Successful reproduction in the Brassicaceae is mediated by a complex series of interactions between the pollen and the pistil, and some species have an additional layer of regulation with the self-incompatibility trait. While the initial activation of the self-incompatibility pathway by the pollen S-locus protein 11/S locus cysteine-rich protein and the stigma S Receptor Kinase is well characterized, the downstream mechanisms causing self-pollen rejection are still not fully understood. In previous studies, we detected the presence of autophagic bodies with self-incompatible (SI) pollinations in Arabidopsis lyrata and transgenic Arabidopsis thaliana lines, but whether autophagy was essential for self-pollen rejection was unknown. Here, we investigated the requirement of autophagy in this response by crossing mutations in the essential AUTOPHAGY7 (ATG7) and ATG5 genes into two different transgenic SI A. thaliana lines in the Col-0 and C24 accessions. By using these previously characterized transgenic lines that express A. lyrata and Arabidopsis halleri self-incompatibility genes, we demonstrated that disrupting autophagy weakened their SI responses in the stigma. When the atg7 or atg5 mutations were present, an increased number of SI pollen was found to hydrate and form pollen tubes that successfully fertilized the SI pistils. Additionally, we confirmed the presence of GFP-ATG8a-labeled autophagosomes in the stigmatic papillae following SI pollinations. Together, these findings support the requirement of autophagy in the self-incompatibility response and add to the growing understanding of the intracellular mechanisms employed in the transgenic A. thaliana stigmas to reject self-pollen.

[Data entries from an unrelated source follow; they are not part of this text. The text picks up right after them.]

**config.mk**
```make
export PLATFORM = sky130hd
export DESIGN_NAME = seq_serial_exec
export DESIGN_NICKNAME = d
export VERILOG_FILES = /design/src/rtl/seq_pkg.sv /design/src/rtl/seq_decode.sv /design/src/rtl/seq_byte_alu.sv /design/src/rtl/seq_len_count.sv /design/src/rtl/seq_serial_exec.sv
export SDC_FILE = /design/constraint.sdc
export NUM_CORES = 1
export LEC_CHECK = 0
export BUFFER_PORTS_ARGS = -buffer_cell sky130_fd_sc_hd__buf_2
export CAP_MARGIN = 10
export CELL_PAD_IN_SITES_DETAIL_PLACEMENT = 1
export CELL_PAD_IN_SITES_GLOBAL_PLACEMENT = 2
export CORE_MARGIN = 2
export CORE_UTILIZATION = 31
export DETAILED_ROUTE_END_ITERATION = 6
export GPL_ROUTABILITY_DRIVEN = 0
export MAX_ROUTING_LAYER = met4
export PLACE_DENSITY_LB_ADDON = 0.1
export SETUP_SLACK_MARGIN = 0.2
export SYNTH_ARGS = -nofsm -noshare
export SYNTH_HDL_FRONTEND = slang
export SYNTH_SLANG_ARGS = --single-unit
```
**constraint.sdc**
```tcl
create_clock -name clk -period 3.85 [get_ports clk]
set_input_delay 0.1925 -clock clk [delete_from_list [all_inputs] [get_ports clk]]
set_output_delay 0.1925 -clock clk [all_outputs]
set_load 0.02 [all_outputs]
```
**src/rtl/seq_pkg.sv**
```systemverilog
package seq_pkg;

  localparam int INS_W = 8;
  localparam int OPC_W = 4;
  localparam int SEL_W = 2;
  localparam logic [SEL_W-1:0] REG_ACC = '0;

  typedef enum logic [OPC_W-1:0] {
    OP_ADD  = 4'h0,
    OP_STO  = 4'h1,
    OP_LOAD = 4'h2,
    OP_XOR  = 4'h3,
    OP_AND  = 4'h4,
    OP_TEST = 4'h5,
    OP_ADDM = 4'h6,
    OP_SUB  = 4'h7,
    OP_CMP  = 4'h8,
    OP_RSV9 = 4'h9,
    OP_CNT  = 4'hA,
    OP_SETL = 4'hB,
    OP_SHL  = 4'hC,
    OP_RSVD = 4'hD,
    OP_RSVE = 4'hE,
    OP_RSVF = 4'hF
  } opcode_e;

  typedef enum logic [2:0] {
    FN_ADD,
    FN_XOR,
    FN_AND,
    FN_PASS_A,
    FN_PASS_B
  } alu_fn_e;

  typedef enum logic [1:0] {
    BS_MEM,
    BS_REG,
    BS_ZERO
  } bsrc_e;

  typedef struct packed {
    logic    run;        // has byte cycles
    logic    is_set;     // length load
    logic    a_mem;      // A operand from memory
    bsrc_e   b_src;
    logic    inv_b;
    logic    cin;        // first-byte carry in
    alu_fn_e fn;
    logic    wr_reg;
    logic    wr_mem;
    logic    upd_flags;
    logic    arith;      // carry flag from adder
    logic    single;     // one byte regardless of length
  } ctrl_t;

endpackage

```
**src/rtl/seq_decode.sv**
```systemverilog
module seq_decode
  import seq_pkg::*;
(
  input  opcode_e op,
  output ctrl_t   ctl
);

  always_comb begin
    ctl           = '0;
    ctl.b_src     = BS_MEM;
    ctl.fn        = FN_ADD;
    unique case (op)
      OP_ADD: begin
        ctl.run = 1'b1; ctl.wr_reg = 1'b1; ctl.upd_flags = 1'b1; ctl.arith = 1'b1;
      end
      OP_STO: begin
        ctl.run = 1'b1; ctl.fn = FN_PASS_A; ctl.wr_mem = 1'b1;
      end
      OP_LOAD: begin
        ctl.run = 1'b1; ctl.fn = FN_PASS_B; ctl.wr_reg = 1'b1; ctl.upd_flags = 1'b1;
      end
      OP_XOR: begin
        ctl.run = 1'b1; ctl.fn = FN_XOR; ctl.wr_reg = 1'b1; ctl.upd_flags = 1'b1;
      end
      OP_AND: begin
        ctl.run = 1'b1; ctl.fn = FN_AND; ctl.wr_reg = 1'b1; ctl.upd_flags = 1'b1;
      end
      OP_TEST: begin
        ctl.run = 1'b1; ctl.fn = FN_AND; ctl.upd_flags = 1'b1;
      end
      OP_ADDM: begin
        ctl.run = 1'b1; ctl.wr_mem = 1'b1; ctl.upd_flags = 1'b1; ctl.arith = 1'b1;
      end
      OP_SUB: begin
        ctl.run = 1'b1; ctl.inv_b = 1'b1; ctl.cin = 1'b1; ctl.wr_reg = 1'b1;
        ctl.upd_flags = 1'b1; ctl.arith = 1'b1;
      end
      OP_CMP: begin
        ctl.run = 1'b1; ctl.inv_b = 1'b1; ctl.cin = 1'b1;
        ctl.upd_flags = 1'b1; ctl.arith = 1'b1;
      end
      OP_CNT: begin
        ctl.run = 1'b1; ctl.a_mem = 1'b1; ctl.b_src = BS_ZERO; ctl.cin = 1'b1;
        ctl.wr_mem = 1'b1; ctl.upd_flags = 1'b1; ctl.arith = 1'b1; ctl.single = 1'b1;
      end
      OP_SETL: begin
        ctl.is_set = 1'b1;
      end
      OP_SHL: begin
        ctl.run = 1'b1; ctl.b_src = BS_REG; ctl.wr_reg = 1'b1;
        ctl.upd_flags = 1'b1; ctl.arith = 1'b1;
      end
      default: begin
        ctl.run = 1'b0;
      end
    endcase
  end

endmodule

```
**src/rtl/seq_byte_alu.sv**
```systemverilog
module seq_byte_alu
  import seq_pkg::*;
#(
  parameter int DATA_W = 8
) (
  input  logic [DATA_W-1:0] a,
  input  logic [DATA_W-1:0] b,
  input  logic              cin,
  input  alu_fn_e           fn,
  output logic [DATA_W-1:0] y,
  output logic              cout,
  output logic              zero
);

  logic [DATA_W:0] sum;

  assign sum = {1'b0, a} + {1'b0, b} + {{DATA_W{1'b0}}, cin};

  always_comb begin
    y    = '0;
    cout = 1'b0;
    unique case (fn)
      FN_ADD: begin
        y    = sum[DATA_W-1:0];
        cout = sum[DATA_W];
      end
      FN_XOR:    y = a ^ b;
      FN_AND:    y = a & b;
      FN_PASS_A: y = a;
      FN_PASS_B: y = b;
      default:   y = '0;
    endcase
  end

  assign zero = (y == '0);

endmodule

```
**src/rtl/seq_len_count.sv**
```systemverilog
module seq_len_count #(
  parameter int MAX_LEN   = 8,
  parameter int FIXED_LEN = 2
) (
  input  logic                       clk,
  input  logic                       rst_n,
  input  logic                       set_len,
  input  logic [$clog2(MAX_LEN)-1:0] set_val,
  input  logic                       start,
  input  logic                       start_acc,
  input  logic                       start_single,
  input  logic                       step,
  output logic                       last
);

  localparam int LEN_W = $clog2(MAX_LEN);
  localparam int CNT_W = $clog2(MAX_LEN + 1);

  logic [LEN_W-1:0] len_q;   // length minus one, sticky
  logic [CNT_W-1:0] cnt_q;   // bytes remaining including current
  logic [CNT_W-1:0] cnt_init;

  always_comb begin
    if (start_single)   cnt_init = CNT_W'(1);
    else if (start_acc) cnt_init = CNT_W'(len_q) + CNT_W'(1);
    else                cnt_init = CNT_W'(FIXED_LEN);
  end

  always_ff @(posedge clk) begin
    if (!rst_n) begin
      len_q <= '0;
      cnt_q <= '0;
    end else begin
      if (set_len) len_q <= set_val;
      if (start)           cnt_q <= cnt_init;
      else if (step && cnt_q != '0) cnt_q <= cnt_q - CNT_W'(1);
    end
  end

  assign last = (cnt_q == CNT_W'(1));

endmodule

```
**src/rtl/seq_serial_exec.sv**
```systemverilog
module seq_serial_exec
  import seq_pkg::*;
#(
  parameter int DATA_W    = 8,
  parameter int MAX_LEN   = 8,
  parameter int FIXED_LEN = 2
) (
  input  logic              clk,
  input  logic              rst_n,
  input  logic              ins_valid,
  output logic              ins_ready,
  input  logic [INS_W-1:0]  ins_byte,
  output logic              busy,
  output logic              done,
  output logic [SEL_W-1:0]  rf_sel,
  input  logic [DATA_W-1:0] rf_rdata,
  output logic [DATA_W-1:0] rf_wdata,
  output logic              rf_we,
  output logic [SEL_W-1:0]  mem_idx,
  input  logic [DATA_W-1:0] mem_rdata,
  output logic [DATA_W-1:0] mem_wdata,
  output logic              mem_we,
  output logic              addr_dec,
  output logic              flag_c,
  output logic              flag_z
);

  localparam int LEN_W = $clog2(MAX_LEN);

  typedef enum logic {ST_IDLE, ST_EXEC} state_e;

  state_e            state_q;
  ctrl_t             ctl_d, ctl_q;
  opcode_e           op_d;
  logic [SEL_W-1:0]  sel_q, idx_q;
  logic              carry_q, zacc_q, done_q, fc_q, fz_q;
  logic              accept, executing, last_byte;
  logic [DATA_W-1:0] opa, b_raw, opb, alu_y;
  logic              alu_c, alu_z;

  assign op_d      = opcode_e'(ins_byte[INS_W-1 -: OPC_W]);
  assign executing = (state_q == ST_EXEC);
  assign ins_ready = (state_q == ST_IDLE);
  assign accept    = ins_valid && ins_ready;

  seq_decode u_dec (
    .op  (op_d),
    .ctl (ctl_d)
  );

  seq_len_count #(
    .MAX_LEN   (MAX_LEN),
    .FIXED_LEN (FIXED_LEN)
  ) u_len (
    .clk          (clk),
    .rst_n        (rst_n),
    .set_len      (accept && ctl_d.is_set),
    .set_val      (ins_byte[LEN_W-1:0]),
    .start        (accept && ctl_d.run),
    .start_acc    (ins_byte[SEL_W-1:0] == REG_ACC),
    .start_single (ctl_d.single),
    .step         (executing),
    .last         (last_byte)
  );

  // operand steering
  assign opa = ctl_q.a_mem ? mem_rdata : rf_rdata;

  always_comb begin
    unique case (ctl_q.b_src)
      BS_MEM:  b_raw = mem_rdata;
      BS_REG:  b_raw = rf_rdata;
      default: b_raw = '0;
    endcase
  end

  assign opb = ctl_q.inv_b ? ~b_raw : b_raw;

  seq_byte_alu #(.DATA_W(DATA_W)) u_alu (
    .a    (opa),
    .b    (opb),
    .cin  (carry_q),
    .fn   (ctl_q.fn),
    .y    (alu_y),
    .cout (alu_c),
    .zero (alu_z)
  );

  always_ff @(posedge clk) begin
    if (!rst_n) begin
      state_q <= ST_IDLE;
      ctl_q   <= '0;
      sel_q   <= '0;
      idx_q   <= '0;
      carry_q <= 1'b0;
      zacc_q  <= 1'b1;
      done_q  <= 1'b0;
      fc_q    <= 1'b0;
      fz_q    <= 1'b0;
    end else begin
      done_q <= 1'b0;
      if (accept) begin
        ctl_q   <= ctl_d;
        sel_q   <= ins_byte[SEL_W-1:0];
        idx_q   <= ins_byte[2*SEL_W-1:SEL_W];
        carry_q <= ctl_d.cin;
        zacc_q  <= 1'b1;
        if (ctl_d.run) state_q <= ST_EXEC;
        else           done_q  <= 1'b1;
      end else if (executing) begin
        carry_q <= alu_c;
        zacc_q  <= zacc_q & alu_z;
        if (last_byte) begin
          state_q <= ST_IDLE;
          done_q  <= 1'b1;
          if (ctl_q.upd_flags) begin
            fz_q <= zacc_q & alu_z;
            fc_q <= ctl_q.arith ? alu_c : 1'b0;
          end
        end
      end
    end
  end

  assign busy      = executing;
  assign done      = done_q;
  assign rf_sel    = sel_q;
  assign mem_idx   = idx_q;
  assign rf_wdata  = alu_y;
  assign mem_wdata = alu_y;
  assign rf_we     = executing && ctl_q.wr_reg;
  assign mem_we    = executing && ctl_q.wr_mem;
  assign addr_dec  = executing;
  assign flag_c    = fc_q;
  assign flag_z    = fz_q;

endmodule

```
==> results.py, run 1 <==
metrics = {
    "clocking": {
        "hold_buffers": 0,
        "htreeDepth": 1,
        "clkLatencyLatePin_ps": 270,
        "clockRootBuffer": "clkbuf_8",
        "cts_tree": "yes",
        "clk_pin_slew_ps": 90,
        "cts_setup_buffers": 0,
        "cts_max_path_buffers": 2,
        "post_cts_resized": 0,
        "clock-sinks": 27,
        "cts_buffers": 3,
    },
    "finish": {
        "final_core_util_pct": 35.9,
        "mostFrequentLayoutCell": "buf_2",
        "layout_common_cells": "54 x buf_2, 29 x nor2_1, 29 x nand2_1, 27 x dfxtp_1, 18 x mux2i_1",
        "n_antenna_cell": 0,
        "area_growth_pct": 11.5,
        "layout.nets": 387,
        "fin_area_um2": 2770,
        "final_layout_size_suffix_gt1_share_pct": 22.5,
    },
    "synthesis": {
        "syn_area_per_cell_um2": 7.96,
        "synth_top_area_share_pct": 21.8,
        "yosysWarnings": 0,
        "netlist_area_um2": 2480,
        "yosys-top-cells-area": "dfxtp_1 22%, mux2i_1 7.3%, ha_1 5.5%",
        "syn_nets": 352,
        "ys_types": 61,
        "ys.flop_type": "dfxtp_1",
        "synth_top_cell_by_area": "dfxtp_1",
        "synth_edf_count": 0,
        "synth.ff_latch_count": 27,
        "synth-async-reset-ratio_pct": 0,
        "netlist_instances": 312,
        "yosysSeqAreaShare_pct": 21.8,
    },
    "worst_setup_path": {
        "crit_required_ps": 3660,
        "arrival_ps": 3240,
        "start_kind": "flip-flop",
        "end_kind": "primary output",
        "path_class": "flip-flop to primary output",
        "cp_max_fo": 4,
        "r2r_slack_ps": 450,
    },
    "grt": {
        "grt_pass1_wl_um": 11700,
        "grt_use_total_pct": 17.2,
        "antenna_found_initial": 0,
        "gr-total-overflow": 0,
        "first_global_vias": 2433,
        "grt_max_degree": 30,
    },
    "timing": {
        "finalCritPeriodShare_pct": 89.2,
        "max_freq_mhz": 291,
        "worst_pin_slew_ps": 922,
        "setup_tns_ps": 0,
        "slew_violations": 0,
        "slew-limit-headroom_pct": 38.1,
        "skew_ps": 3.88,
        "rsz0062_at_grt": "false",
        "hold_viol": 0,
        "period_needed_ps": 3430,
        "whs_ps": 157,
        "setup_viol": 0,
    },
    "floorplanning": {
        "fp-row-count": 32,
        "die_x_um": 93.5,
        "fp.dieArea_um2": 8750,
        "core_um2": 7730,
        "initial_utilization_pct": 32.2,
        "io_pins": 55,
        "chipHeight_um": 93.5,
    },
    "power": {
        "finalPower_mw": 1.00,
        "power.density_nw_per_um2": 361,
        "vdd_ir_drop_max_mv": 0.148,
        "power_leakage_nw": 1.15,
    },
    "outcome": {
        "status": "completed",
    },
    "route": {
        "drt-wirelength-per-cell_um": 15.8,
        "vias": 2329,
        "antenna_left": 0,
        "via_per_inst": 5.20,
        "drt_pass1_iterations": 4,
        "wirelength_um": 7100,
        "drcViolationCount": 0,
        "drtIter0Drc": 63,
    },
    "placed_design": {
        "portBuffers": 54,
        "placed_area_um2": 2730,
        "dpl.hpwl_um": 5600,
    },
    "run": {
        "maxCapViolCount": 0,
    },
    "worst_hold_path": {
        "hold_path_class": "primary input to flip-flop",
    },
}
final cells by class:
class	instances	area, um^2
Clock buffer	4	45.0
Fill cell	997	4960
Inverter	12	45.0
Sequential cell	27	541
Tap cell	102	128
Timing Repair Buffer	58	300
Multi-Input combinational cell	245	1710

Two subgroups of receptor-like kinases promote early compatible pollen responses in the Arabidopsis thaliana pistil

In flowering plants, cell-cell communication between the compatible pollen grain/growing pollen tube and the pistil is an essential component for successful sexual reproduction. In Arabidopsis thaliana, the later stages of this dialogue are mediated by several peptide ligands and receptors that guide pollen tubes to the ovules for the release of sperm cells. Despite a detailed understanding of these processes, a key gap remains regarding the nature of the regulators that function at the earlier stages which are essential steps leading to fertilization. Here, we report on new functions for A. thaliana Receptor-Like Kinase (RLK) genes belonging to the LRR-II and LRR-VIII-2 RLK subgroups in the female reproductive tract to regulate compatible pollen hydration and the early stages of pollen tube growth. Mutant pistils for the A. thaliana RKF1 gene cluster were observed to support reduced wild-type pollen hydration and, when combined with the SERK1 and SERK3/BAK1 mutations, reduced pollen tube travel distances occurred. As these mutant pistils displayed a wild-type morphology, we propose that the observed altered compatible pollen responses result from an impaired pollen-pistil dialogue at these early stages.